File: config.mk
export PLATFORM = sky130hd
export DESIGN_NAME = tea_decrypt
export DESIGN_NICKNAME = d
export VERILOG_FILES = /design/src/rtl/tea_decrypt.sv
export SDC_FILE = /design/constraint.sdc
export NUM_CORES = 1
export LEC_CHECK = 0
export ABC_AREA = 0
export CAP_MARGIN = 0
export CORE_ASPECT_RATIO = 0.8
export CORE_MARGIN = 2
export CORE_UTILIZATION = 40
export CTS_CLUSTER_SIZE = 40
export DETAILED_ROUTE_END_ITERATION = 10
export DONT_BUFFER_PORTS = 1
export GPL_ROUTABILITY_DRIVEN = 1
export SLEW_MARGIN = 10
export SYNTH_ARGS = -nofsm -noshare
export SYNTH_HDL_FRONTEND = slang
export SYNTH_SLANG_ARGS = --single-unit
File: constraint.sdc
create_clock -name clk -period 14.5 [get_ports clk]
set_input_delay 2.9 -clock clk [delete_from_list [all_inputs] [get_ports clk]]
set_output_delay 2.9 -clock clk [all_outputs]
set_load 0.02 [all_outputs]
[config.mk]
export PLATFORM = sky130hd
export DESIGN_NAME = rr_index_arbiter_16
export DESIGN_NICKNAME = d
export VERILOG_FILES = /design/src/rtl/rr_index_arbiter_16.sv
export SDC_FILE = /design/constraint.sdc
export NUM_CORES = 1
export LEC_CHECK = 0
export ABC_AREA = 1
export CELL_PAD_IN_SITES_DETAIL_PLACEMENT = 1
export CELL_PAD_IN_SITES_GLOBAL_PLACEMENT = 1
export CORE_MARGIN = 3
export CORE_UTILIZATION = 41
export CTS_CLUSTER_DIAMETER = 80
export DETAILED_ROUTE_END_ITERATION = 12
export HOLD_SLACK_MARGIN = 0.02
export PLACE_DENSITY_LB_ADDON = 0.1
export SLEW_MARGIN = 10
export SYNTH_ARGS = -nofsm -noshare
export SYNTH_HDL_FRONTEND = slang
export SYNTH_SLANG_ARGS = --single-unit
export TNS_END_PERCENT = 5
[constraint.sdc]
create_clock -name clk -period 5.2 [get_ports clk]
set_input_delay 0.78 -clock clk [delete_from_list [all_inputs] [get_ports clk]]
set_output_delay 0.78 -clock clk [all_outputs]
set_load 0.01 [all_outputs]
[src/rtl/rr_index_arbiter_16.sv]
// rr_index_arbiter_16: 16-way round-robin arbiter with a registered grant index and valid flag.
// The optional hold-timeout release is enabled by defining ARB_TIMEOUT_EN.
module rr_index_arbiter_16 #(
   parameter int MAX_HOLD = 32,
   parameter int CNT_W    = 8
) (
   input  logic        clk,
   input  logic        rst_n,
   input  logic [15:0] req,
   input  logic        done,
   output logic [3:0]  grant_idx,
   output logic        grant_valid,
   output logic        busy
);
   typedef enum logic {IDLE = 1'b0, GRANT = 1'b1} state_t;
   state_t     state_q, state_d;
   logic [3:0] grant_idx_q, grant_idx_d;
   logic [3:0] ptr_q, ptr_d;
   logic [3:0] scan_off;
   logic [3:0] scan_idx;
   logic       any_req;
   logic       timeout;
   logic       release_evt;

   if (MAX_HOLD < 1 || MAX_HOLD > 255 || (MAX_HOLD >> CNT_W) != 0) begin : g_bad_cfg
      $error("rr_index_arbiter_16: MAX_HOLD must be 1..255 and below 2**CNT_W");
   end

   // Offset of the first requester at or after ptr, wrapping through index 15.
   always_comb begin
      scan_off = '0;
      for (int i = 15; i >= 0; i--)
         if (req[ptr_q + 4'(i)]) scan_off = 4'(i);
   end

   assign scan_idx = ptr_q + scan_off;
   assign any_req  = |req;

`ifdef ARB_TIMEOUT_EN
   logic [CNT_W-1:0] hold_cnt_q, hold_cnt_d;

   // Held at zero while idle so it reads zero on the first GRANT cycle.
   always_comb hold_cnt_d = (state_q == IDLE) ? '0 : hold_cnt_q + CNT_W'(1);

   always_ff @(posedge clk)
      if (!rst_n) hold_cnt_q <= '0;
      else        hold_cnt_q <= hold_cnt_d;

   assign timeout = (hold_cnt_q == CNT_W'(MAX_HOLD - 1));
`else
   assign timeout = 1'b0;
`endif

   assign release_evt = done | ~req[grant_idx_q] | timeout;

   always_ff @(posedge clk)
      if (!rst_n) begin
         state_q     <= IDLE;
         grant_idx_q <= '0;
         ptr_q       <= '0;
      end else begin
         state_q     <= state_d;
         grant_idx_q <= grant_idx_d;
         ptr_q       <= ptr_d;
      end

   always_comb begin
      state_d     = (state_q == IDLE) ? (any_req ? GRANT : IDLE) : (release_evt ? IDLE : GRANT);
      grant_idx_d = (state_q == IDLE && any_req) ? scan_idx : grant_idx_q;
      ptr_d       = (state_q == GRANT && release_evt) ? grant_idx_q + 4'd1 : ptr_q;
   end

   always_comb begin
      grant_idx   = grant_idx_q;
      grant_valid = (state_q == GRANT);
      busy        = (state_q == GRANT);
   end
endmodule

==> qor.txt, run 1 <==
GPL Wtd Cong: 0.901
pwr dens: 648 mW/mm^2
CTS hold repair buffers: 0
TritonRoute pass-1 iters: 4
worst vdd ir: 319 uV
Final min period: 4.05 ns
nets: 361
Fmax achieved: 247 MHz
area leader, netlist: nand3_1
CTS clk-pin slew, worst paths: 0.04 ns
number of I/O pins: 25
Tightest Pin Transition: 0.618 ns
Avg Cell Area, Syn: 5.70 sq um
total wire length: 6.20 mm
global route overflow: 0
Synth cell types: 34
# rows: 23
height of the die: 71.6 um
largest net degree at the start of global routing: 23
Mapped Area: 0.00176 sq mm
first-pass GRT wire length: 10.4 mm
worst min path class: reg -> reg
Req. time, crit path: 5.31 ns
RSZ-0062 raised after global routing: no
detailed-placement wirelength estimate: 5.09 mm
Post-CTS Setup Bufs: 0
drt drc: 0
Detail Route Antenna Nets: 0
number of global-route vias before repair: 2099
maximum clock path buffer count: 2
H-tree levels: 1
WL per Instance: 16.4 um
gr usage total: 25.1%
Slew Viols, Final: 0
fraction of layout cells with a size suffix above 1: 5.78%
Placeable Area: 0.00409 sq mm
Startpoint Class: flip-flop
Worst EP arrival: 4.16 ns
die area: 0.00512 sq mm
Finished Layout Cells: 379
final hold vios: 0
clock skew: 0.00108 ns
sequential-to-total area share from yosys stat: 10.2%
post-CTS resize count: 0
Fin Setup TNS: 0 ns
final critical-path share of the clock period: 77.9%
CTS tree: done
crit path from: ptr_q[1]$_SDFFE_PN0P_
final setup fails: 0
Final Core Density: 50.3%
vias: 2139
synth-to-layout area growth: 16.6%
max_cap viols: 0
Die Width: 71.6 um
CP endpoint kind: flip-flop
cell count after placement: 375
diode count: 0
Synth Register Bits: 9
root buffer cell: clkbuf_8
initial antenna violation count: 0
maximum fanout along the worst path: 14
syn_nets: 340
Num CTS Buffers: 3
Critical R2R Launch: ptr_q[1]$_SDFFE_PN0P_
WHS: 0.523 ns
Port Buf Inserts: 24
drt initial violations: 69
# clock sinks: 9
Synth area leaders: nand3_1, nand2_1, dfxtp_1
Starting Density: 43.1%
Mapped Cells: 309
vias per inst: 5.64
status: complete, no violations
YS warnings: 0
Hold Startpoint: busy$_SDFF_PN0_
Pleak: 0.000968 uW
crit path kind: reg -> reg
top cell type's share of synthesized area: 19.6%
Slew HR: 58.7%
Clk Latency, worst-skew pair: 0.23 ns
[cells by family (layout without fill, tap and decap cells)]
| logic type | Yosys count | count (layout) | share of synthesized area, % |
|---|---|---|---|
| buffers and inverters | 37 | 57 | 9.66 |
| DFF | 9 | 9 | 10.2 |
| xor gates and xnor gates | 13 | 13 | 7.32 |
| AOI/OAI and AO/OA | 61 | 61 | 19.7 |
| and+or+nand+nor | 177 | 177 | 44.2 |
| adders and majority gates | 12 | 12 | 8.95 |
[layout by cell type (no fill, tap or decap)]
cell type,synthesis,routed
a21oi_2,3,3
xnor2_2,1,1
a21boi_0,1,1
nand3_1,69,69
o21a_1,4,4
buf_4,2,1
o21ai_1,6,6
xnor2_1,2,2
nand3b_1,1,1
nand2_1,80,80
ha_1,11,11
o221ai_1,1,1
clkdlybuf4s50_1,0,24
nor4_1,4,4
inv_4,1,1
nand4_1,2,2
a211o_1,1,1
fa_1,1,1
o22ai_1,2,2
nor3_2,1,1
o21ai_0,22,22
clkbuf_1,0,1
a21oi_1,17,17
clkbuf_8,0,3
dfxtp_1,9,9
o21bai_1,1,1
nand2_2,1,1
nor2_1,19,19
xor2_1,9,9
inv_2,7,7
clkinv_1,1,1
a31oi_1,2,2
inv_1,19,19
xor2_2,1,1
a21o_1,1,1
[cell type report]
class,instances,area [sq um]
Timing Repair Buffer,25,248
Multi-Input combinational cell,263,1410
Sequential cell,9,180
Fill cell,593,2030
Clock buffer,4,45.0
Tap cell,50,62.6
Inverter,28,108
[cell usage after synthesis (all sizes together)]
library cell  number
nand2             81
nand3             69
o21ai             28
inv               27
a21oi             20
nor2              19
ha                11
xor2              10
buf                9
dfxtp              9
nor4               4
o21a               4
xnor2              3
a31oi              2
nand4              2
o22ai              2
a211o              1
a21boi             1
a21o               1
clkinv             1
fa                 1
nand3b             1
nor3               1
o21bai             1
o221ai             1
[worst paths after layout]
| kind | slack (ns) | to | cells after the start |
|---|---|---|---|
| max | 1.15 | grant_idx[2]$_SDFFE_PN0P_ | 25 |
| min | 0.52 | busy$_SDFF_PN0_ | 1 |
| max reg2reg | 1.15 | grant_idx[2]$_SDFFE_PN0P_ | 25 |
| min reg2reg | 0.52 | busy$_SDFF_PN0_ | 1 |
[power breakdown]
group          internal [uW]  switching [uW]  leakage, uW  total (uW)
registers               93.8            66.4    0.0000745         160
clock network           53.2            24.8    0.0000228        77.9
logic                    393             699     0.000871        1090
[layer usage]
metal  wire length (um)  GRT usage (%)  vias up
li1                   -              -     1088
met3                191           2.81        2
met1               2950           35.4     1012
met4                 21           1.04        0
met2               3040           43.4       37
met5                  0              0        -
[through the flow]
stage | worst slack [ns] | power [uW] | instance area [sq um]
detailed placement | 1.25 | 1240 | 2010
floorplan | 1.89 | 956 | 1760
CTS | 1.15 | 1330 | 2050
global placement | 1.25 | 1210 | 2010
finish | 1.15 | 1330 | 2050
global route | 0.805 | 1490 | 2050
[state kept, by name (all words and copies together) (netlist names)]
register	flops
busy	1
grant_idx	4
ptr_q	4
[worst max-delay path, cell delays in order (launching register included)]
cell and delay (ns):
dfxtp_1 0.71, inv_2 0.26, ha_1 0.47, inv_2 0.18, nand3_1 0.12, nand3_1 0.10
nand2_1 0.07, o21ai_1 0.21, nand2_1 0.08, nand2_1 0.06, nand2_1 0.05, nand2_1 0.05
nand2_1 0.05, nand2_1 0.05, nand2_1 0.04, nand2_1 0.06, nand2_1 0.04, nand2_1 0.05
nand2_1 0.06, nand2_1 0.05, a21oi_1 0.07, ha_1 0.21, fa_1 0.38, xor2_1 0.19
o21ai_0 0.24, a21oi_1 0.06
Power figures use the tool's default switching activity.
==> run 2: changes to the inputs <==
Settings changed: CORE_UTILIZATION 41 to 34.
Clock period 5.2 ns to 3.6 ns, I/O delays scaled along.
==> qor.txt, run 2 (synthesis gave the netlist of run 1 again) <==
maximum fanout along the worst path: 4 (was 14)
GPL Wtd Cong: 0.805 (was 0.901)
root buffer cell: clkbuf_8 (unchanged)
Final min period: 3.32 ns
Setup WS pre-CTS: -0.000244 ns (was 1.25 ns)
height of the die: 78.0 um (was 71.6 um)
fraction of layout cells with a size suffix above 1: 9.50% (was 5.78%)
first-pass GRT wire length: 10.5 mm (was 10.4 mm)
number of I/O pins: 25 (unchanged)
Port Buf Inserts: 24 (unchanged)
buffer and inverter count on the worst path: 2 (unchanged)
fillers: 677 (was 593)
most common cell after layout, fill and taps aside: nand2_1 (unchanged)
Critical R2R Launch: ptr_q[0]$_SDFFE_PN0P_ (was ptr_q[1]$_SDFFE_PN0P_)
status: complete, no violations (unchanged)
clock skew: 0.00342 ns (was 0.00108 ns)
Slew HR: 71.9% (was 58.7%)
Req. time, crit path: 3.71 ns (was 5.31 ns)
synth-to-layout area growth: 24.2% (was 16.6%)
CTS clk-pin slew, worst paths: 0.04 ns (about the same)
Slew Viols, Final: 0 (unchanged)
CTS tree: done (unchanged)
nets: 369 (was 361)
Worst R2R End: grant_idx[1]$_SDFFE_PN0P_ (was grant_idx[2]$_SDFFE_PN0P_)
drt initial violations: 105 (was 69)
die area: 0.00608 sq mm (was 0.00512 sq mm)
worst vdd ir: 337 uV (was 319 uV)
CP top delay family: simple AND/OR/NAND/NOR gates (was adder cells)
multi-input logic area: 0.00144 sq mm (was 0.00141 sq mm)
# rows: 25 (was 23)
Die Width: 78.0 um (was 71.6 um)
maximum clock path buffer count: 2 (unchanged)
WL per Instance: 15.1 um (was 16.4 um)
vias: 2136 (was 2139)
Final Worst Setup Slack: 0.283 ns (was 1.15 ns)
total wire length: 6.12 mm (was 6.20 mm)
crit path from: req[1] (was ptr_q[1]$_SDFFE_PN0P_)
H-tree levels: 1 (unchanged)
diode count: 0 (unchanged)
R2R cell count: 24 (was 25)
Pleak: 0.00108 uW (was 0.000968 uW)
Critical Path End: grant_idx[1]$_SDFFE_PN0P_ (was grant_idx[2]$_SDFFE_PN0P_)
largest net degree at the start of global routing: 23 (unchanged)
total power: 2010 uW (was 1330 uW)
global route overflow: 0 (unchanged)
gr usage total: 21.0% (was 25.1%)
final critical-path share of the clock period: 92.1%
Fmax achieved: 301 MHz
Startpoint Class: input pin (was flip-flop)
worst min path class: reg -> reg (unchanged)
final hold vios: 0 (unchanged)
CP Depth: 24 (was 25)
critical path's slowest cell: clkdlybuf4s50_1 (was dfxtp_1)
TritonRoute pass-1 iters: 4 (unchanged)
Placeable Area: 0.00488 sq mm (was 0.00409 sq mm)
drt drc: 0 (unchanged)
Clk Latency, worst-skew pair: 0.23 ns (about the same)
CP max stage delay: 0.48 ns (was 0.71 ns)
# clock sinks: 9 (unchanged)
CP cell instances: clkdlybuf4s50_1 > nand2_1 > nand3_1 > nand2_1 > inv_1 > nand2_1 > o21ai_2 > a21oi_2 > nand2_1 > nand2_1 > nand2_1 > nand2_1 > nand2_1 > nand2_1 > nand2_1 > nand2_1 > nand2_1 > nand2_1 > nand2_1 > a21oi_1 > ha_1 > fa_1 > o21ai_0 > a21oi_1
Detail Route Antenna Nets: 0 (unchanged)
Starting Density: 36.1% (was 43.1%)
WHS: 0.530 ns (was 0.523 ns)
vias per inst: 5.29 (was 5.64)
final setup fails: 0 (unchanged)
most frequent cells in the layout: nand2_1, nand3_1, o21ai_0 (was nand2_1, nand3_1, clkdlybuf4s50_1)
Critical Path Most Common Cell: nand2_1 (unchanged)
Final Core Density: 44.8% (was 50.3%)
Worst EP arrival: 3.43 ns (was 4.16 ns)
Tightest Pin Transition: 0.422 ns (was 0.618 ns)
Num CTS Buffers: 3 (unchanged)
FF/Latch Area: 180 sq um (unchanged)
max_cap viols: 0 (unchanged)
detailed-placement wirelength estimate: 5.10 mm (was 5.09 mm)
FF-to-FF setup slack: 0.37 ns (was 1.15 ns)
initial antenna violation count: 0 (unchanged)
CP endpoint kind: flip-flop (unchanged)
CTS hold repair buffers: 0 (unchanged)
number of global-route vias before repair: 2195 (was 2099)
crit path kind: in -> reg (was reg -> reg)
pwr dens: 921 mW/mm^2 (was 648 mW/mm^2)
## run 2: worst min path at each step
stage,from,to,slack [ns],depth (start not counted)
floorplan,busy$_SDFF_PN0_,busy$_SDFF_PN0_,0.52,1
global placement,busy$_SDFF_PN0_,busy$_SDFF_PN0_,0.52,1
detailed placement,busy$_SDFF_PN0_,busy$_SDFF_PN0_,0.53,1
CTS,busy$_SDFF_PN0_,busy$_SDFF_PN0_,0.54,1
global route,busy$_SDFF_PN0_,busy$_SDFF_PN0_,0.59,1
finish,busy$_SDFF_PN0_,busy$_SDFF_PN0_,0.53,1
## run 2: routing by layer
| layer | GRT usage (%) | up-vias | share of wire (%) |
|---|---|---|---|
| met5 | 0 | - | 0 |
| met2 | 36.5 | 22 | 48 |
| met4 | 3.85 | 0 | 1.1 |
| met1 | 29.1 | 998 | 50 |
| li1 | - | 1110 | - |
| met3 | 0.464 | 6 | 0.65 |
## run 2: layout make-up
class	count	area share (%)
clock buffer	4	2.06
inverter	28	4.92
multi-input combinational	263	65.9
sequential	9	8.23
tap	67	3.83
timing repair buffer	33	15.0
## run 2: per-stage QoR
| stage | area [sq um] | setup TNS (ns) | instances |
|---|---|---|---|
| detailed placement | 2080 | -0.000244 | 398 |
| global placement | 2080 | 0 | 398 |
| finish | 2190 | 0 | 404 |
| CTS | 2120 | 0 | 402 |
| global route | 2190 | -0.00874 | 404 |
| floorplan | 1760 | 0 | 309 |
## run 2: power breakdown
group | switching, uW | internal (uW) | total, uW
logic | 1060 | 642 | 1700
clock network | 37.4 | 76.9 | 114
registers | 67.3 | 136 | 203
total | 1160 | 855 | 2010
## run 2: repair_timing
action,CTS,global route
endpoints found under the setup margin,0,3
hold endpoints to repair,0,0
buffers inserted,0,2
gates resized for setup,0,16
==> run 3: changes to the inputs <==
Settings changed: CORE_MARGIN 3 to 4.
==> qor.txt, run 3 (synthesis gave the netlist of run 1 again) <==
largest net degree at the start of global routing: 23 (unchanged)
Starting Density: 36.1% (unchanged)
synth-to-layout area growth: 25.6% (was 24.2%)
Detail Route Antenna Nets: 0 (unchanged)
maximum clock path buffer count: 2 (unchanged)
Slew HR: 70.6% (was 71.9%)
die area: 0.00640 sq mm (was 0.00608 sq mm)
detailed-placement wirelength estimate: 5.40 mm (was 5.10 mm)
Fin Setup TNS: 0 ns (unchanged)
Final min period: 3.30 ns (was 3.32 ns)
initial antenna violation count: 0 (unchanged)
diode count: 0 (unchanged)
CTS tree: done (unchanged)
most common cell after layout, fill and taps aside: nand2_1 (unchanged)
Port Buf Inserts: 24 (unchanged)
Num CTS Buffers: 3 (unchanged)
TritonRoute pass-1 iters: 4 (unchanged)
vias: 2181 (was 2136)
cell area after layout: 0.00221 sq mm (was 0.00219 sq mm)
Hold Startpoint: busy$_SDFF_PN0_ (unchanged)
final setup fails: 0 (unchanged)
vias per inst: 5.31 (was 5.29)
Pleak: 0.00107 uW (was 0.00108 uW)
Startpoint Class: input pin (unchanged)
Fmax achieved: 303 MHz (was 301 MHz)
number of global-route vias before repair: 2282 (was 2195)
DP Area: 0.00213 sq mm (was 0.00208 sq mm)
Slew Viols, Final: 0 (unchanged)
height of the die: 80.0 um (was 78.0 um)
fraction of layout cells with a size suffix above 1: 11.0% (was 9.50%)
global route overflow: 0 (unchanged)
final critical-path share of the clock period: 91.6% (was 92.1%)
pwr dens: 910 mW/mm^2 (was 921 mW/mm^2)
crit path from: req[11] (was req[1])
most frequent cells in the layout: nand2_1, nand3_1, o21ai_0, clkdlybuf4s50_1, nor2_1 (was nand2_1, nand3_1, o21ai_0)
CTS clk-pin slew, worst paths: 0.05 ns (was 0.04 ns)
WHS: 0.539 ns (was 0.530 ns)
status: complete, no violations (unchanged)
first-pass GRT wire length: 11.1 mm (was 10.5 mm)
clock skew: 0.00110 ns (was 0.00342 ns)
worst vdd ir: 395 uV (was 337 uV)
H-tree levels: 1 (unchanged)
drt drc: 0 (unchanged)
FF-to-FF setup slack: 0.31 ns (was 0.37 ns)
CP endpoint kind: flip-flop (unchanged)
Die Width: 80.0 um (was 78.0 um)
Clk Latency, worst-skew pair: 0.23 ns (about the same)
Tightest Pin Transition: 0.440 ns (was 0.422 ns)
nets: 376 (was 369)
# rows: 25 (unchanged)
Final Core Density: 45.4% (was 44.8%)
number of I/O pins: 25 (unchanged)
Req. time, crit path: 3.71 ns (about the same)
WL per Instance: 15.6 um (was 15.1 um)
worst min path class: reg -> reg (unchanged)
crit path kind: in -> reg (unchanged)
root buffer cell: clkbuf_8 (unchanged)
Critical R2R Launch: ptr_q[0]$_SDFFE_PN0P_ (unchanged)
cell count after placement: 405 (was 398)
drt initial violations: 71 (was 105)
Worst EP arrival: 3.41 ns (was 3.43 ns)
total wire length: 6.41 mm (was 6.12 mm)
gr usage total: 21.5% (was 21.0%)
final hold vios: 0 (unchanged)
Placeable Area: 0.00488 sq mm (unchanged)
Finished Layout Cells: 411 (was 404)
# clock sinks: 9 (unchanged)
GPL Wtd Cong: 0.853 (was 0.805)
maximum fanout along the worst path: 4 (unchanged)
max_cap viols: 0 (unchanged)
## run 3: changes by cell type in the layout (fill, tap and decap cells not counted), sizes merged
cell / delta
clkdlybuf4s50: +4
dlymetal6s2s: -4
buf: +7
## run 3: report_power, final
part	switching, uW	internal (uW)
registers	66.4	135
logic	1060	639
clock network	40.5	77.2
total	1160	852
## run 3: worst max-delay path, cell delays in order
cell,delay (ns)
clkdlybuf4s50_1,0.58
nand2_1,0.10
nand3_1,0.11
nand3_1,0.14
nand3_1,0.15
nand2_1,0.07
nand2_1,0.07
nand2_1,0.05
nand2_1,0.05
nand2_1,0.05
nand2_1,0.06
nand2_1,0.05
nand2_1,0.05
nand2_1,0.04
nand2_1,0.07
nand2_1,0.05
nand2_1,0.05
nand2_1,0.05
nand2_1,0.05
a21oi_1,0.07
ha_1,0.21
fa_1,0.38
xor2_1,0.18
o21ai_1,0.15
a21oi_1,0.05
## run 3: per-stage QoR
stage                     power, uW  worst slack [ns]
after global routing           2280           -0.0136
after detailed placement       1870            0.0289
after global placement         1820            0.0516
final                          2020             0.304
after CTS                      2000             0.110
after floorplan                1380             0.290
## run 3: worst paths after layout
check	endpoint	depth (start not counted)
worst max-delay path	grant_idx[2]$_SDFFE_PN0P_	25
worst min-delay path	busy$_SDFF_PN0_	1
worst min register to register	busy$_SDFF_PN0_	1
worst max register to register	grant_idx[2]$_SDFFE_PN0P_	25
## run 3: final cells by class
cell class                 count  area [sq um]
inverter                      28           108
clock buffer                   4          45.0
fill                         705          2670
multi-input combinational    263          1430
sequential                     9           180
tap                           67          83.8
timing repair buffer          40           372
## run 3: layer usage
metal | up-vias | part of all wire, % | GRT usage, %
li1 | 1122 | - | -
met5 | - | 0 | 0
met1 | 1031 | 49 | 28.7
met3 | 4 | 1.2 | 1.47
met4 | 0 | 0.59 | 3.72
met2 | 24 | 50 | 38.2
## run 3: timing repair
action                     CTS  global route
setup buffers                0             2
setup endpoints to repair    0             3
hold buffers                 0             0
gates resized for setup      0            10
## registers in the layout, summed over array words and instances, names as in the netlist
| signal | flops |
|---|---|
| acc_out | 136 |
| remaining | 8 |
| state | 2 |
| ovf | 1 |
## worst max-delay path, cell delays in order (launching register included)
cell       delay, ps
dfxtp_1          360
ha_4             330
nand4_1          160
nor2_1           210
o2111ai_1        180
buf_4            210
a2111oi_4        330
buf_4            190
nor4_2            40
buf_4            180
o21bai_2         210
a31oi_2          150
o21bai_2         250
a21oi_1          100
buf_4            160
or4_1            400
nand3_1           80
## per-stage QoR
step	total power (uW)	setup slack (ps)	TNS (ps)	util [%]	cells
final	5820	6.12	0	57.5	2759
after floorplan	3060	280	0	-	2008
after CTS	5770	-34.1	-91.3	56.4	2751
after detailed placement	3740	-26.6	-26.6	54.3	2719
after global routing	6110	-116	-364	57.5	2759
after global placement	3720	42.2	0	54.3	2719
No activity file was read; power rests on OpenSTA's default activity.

____________

§ What to do
From the records above, give again exactly the lines running from the line with "die area: 0.00640 sq mm (was 0.00608 sq mm)" to the line with "Req. time, crit path: 3.71 ns (about", inclusive.

§ Task response
die area: 0.00640 sq mm (was 0.00608 sq mm)
detailed-placement wirelength estimate: 5.40 mm (was 5.10 mm)
Fin Setup TNS: 0 ns (unchanged)
Final min period: 3.30 ns (was 3.32 ns)
initial antenna violation count: 0 (unchanged)
diode count: 0 (unchanged)
CTS tree: done (unchanged)
most common cell after layout, fill and taps aside: nand2_1 (unchanged)
Port Buf Inserts: 24 (unchanged)
Num CTS Buffers: 3 (unchanged)
TritonRoute pass-1 iters: 4 (unchanged)
vias: 2181 (was 2136)
cell area after layout: 0.00221 sq mm (was 0.00219 sq mm)
Hold Startpoint: busy$_SDFF_PN0_ (unchanged)
final setup fails: 0 (unchanged)
vias per inst: 5.31 (was 5.29)
Pleak: 0.00107 uW (was 0.00108 uW)
Startpoint Class: input pin (unchanged)
Fmax achieved: 303 MHz (was 301 MHz)
number of global-route vias before repair: 2282 (was 2195)
DP Area: 0.00213 sq mm (was 0.00208 sq mm)
Slew Viols, Final: 0 (unchanged)
height of the die: 80.0 um (was 78.0 um)
fraction of layout cells with a size suffix above 1: 11.0% (was 9.50%)
global route overflow: 0 (unchanged)
final critical-path share of the clock period: 91.6% (was 92.1%)
pwr dens: 910 mW/mm^2 (was 921 mW/mm^2)
crit path from: req[11] (was req[1])
most frequent cells in the layout: nand2_1, nand3_1, o21ai_0, clkdlybuf4s50_1, nor2_1 (was nand2_1, nand3_1, o21ai_0)
CTS clk-pin slew, worst paths: 0.05 ns (was 0.04 ns)
WHS: 0.539 ns (was 0.530 ns)
status: complete, no violations (unchanged)
first-pass GRT wire length: 11.1 mm (was 10.5 mm)
clock skew: 0.00110 ns (was 0.00342 ns)
worst vdd ir: 395 uV (was 337 uV)
H-tree levels: 1 (unchanged)
drt drc: 0 (unchanged)
FF-to-FF setup slack: 0.31 ns (was 0.37 ns)
CP endpoint kind: flip-flop (unchanged)
Die Width: 80.0 um (was 78.0 um)
Clk Latency, worst-skew pair: 0.23 ns (about the same)
Tightest Pin Transition: 0.440 ns (was 0.422 ns)
nets: 376 (was 369)
# rows: 25 (unchanged)
Final Core Density: 45.4% (was 44.8%)
number of I/O pins: 25 (unchanged)
Req. time, crit path: 3.71 ns (about the same)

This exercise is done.